* _Provided data_:
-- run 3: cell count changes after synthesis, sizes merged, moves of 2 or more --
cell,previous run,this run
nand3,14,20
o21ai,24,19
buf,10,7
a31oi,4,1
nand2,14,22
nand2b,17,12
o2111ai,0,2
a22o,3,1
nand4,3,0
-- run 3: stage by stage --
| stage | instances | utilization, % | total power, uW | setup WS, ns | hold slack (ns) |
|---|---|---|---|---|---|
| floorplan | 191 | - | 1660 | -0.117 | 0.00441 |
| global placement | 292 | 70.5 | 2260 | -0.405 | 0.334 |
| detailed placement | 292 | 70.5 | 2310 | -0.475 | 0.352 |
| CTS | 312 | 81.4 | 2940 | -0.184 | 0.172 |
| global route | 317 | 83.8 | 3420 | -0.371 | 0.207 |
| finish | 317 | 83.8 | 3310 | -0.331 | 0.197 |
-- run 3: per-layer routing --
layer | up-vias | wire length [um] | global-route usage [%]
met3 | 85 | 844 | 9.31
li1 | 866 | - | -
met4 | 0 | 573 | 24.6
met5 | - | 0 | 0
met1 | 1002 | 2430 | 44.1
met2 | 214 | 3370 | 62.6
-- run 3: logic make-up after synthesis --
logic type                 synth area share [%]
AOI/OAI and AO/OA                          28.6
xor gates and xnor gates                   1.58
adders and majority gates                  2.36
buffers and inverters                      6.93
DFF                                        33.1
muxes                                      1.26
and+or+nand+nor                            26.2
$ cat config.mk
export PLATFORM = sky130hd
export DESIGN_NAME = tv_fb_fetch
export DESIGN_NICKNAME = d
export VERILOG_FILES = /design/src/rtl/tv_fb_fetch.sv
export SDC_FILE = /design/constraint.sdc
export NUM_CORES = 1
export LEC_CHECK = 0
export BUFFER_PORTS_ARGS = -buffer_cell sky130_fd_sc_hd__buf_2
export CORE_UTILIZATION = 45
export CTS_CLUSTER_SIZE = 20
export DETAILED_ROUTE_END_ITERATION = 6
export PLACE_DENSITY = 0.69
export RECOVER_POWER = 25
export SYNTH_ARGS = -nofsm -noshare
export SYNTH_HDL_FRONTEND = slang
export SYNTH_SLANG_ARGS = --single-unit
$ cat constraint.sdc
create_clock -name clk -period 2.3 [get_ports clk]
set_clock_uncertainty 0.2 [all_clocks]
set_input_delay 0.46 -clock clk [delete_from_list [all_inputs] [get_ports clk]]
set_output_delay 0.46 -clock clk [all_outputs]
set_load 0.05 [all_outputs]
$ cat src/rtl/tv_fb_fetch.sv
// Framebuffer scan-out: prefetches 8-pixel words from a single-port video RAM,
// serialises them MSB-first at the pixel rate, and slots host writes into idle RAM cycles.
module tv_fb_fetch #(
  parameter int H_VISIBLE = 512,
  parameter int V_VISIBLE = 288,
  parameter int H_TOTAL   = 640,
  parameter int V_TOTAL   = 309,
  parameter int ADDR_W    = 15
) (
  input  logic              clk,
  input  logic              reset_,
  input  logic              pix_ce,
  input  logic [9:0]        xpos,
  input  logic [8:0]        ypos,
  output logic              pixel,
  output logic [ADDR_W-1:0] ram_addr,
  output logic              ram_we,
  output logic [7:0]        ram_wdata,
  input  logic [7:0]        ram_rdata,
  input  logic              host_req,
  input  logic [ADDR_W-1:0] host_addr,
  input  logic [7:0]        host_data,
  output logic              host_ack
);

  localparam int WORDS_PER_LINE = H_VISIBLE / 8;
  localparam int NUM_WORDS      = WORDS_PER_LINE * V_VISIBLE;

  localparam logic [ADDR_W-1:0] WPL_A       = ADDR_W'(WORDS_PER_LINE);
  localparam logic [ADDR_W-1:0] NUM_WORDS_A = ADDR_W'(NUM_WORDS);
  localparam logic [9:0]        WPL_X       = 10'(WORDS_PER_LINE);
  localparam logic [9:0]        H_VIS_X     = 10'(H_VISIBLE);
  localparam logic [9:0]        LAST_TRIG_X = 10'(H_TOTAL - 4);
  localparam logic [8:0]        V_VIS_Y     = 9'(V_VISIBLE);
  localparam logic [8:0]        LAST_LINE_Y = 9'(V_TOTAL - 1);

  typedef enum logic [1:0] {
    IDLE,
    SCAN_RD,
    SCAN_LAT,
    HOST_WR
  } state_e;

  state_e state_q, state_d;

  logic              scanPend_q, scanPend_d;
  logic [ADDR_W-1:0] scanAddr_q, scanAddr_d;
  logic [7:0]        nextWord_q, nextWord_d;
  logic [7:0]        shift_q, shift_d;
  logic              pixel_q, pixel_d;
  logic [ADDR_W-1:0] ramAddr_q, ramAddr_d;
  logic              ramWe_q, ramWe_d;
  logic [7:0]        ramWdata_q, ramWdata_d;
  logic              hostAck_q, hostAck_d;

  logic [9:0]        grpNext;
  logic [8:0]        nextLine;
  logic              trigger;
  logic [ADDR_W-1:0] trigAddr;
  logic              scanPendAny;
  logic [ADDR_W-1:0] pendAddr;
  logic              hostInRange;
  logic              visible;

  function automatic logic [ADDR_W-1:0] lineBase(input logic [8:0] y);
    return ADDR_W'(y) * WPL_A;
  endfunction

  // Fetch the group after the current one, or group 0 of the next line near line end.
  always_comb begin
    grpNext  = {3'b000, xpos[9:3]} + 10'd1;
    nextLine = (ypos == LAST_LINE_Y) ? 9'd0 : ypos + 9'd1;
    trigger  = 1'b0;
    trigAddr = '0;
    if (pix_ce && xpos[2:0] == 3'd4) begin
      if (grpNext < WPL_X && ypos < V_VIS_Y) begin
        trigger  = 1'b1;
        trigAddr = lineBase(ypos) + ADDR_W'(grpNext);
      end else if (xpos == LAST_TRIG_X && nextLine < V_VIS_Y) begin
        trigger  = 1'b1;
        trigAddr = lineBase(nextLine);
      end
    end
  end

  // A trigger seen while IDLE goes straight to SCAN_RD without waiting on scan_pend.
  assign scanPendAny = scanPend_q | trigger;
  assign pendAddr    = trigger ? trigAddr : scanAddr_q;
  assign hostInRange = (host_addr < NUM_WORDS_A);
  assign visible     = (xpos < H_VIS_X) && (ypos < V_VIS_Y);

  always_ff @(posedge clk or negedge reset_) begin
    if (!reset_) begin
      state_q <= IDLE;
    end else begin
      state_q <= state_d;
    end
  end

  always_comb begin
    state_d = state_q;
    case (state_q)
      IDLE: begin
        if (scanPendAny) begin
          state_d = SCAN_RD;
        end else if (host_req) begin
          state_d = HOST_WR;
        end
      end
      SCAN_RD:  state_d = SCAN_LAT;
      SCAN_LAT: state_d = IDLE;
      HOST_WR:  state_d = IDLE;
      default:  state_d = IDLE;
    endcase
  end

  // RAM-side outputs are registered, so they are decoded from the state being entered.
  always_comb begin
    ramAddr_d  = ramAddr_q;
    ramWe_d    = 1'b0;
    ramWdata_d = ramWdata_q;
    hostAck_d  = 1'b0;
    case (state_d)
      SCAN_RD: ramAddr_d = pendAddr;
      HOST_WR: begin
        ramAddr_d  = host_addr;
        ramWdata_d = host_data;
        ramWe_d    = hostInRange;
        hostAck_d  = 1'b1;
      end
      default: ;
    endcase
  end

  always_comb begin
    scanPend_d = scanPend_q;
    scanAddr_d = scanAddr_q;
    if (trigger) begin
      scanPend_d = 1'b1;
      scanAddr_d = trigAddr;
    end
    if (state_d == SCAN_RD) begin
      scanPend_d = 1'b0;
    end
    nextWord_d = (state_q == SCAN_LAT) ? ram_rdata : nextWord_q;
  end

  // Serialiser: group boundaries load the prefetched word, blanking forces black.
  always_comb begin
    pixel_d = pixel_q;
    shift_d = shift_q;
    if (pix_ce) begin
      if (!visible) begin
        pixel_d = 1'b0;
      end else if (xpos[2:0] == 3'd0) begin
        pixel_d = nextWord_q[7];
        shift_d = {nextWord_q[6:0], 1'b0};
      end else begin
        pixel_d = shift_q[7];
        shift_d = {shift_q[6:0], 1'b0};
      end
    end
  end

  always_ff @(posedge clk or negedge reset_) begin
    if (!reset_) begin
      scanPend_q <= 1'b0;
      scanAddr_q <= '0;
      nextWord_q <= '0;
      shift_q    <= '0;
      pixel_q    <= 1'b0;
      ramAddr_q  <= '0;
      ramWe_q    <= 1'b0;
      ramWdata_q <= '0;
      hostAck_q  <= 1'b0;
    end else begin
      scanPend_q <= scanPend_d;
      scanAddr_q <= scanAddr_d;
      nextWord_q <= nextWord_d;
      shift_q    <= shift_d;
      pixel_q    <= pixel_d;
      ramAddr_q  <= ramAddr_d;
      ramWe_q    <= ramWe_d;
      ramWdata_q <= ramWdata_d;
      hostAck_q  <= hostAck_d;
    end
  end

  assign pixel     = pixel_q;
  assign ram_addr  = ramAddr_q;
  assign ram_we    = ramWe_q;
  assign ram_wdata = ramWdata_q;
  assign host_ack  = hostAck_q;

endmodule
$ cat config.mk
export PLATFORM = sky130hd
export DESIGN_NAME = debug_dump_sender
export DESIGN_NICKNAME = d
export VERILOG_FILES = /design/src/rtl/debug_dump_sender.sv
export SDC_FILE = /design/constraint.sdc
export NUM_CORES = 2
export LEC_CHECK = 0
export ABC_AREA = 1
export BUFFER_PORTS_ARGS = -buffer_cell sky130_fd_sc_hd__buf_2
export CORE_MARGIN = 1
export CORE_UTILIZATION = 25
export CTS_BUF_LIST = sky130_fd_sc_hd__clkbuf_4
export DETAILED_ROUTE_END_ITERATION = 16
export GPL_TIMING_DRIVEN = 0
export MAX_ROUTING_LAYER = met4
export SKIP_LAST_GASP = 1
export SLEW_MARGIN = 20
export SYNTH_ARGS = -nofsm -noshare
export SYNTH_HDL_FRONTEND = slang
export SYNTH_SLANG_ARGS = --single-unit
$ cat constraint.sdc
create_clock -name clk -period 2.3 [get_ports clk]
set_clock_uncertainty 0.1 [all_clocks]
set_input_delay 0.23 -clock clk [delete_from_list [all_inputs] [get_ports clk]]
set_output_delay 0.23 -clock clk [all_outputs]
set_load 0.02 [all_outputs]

* * *

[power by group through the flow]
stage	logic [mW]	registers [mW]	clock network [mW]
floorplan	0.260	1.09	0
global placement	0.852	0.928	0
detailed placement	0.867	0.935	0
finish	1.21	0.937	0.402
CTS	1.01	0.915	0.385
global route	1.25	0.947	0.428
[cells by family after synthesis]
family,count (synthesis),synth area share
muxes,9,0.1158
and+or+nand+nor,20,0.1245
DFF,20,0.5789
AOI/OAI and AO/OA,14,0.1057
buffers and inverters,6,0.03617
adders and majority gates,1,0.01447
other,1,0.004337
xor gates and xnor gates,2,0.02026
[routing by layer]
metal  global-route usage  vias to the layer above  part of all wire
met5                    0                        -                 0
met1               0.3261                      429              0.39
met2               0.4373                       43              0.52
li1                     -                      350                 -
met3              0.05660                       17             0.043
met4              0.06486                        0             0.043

* _What to produce_: Copy whichever lines in the listing above hold "wire".

* _Result_:
layer | up-vias | wire length [um] | global-route usage [%]
metal  global-route usage  vias to the layer above  part of all wire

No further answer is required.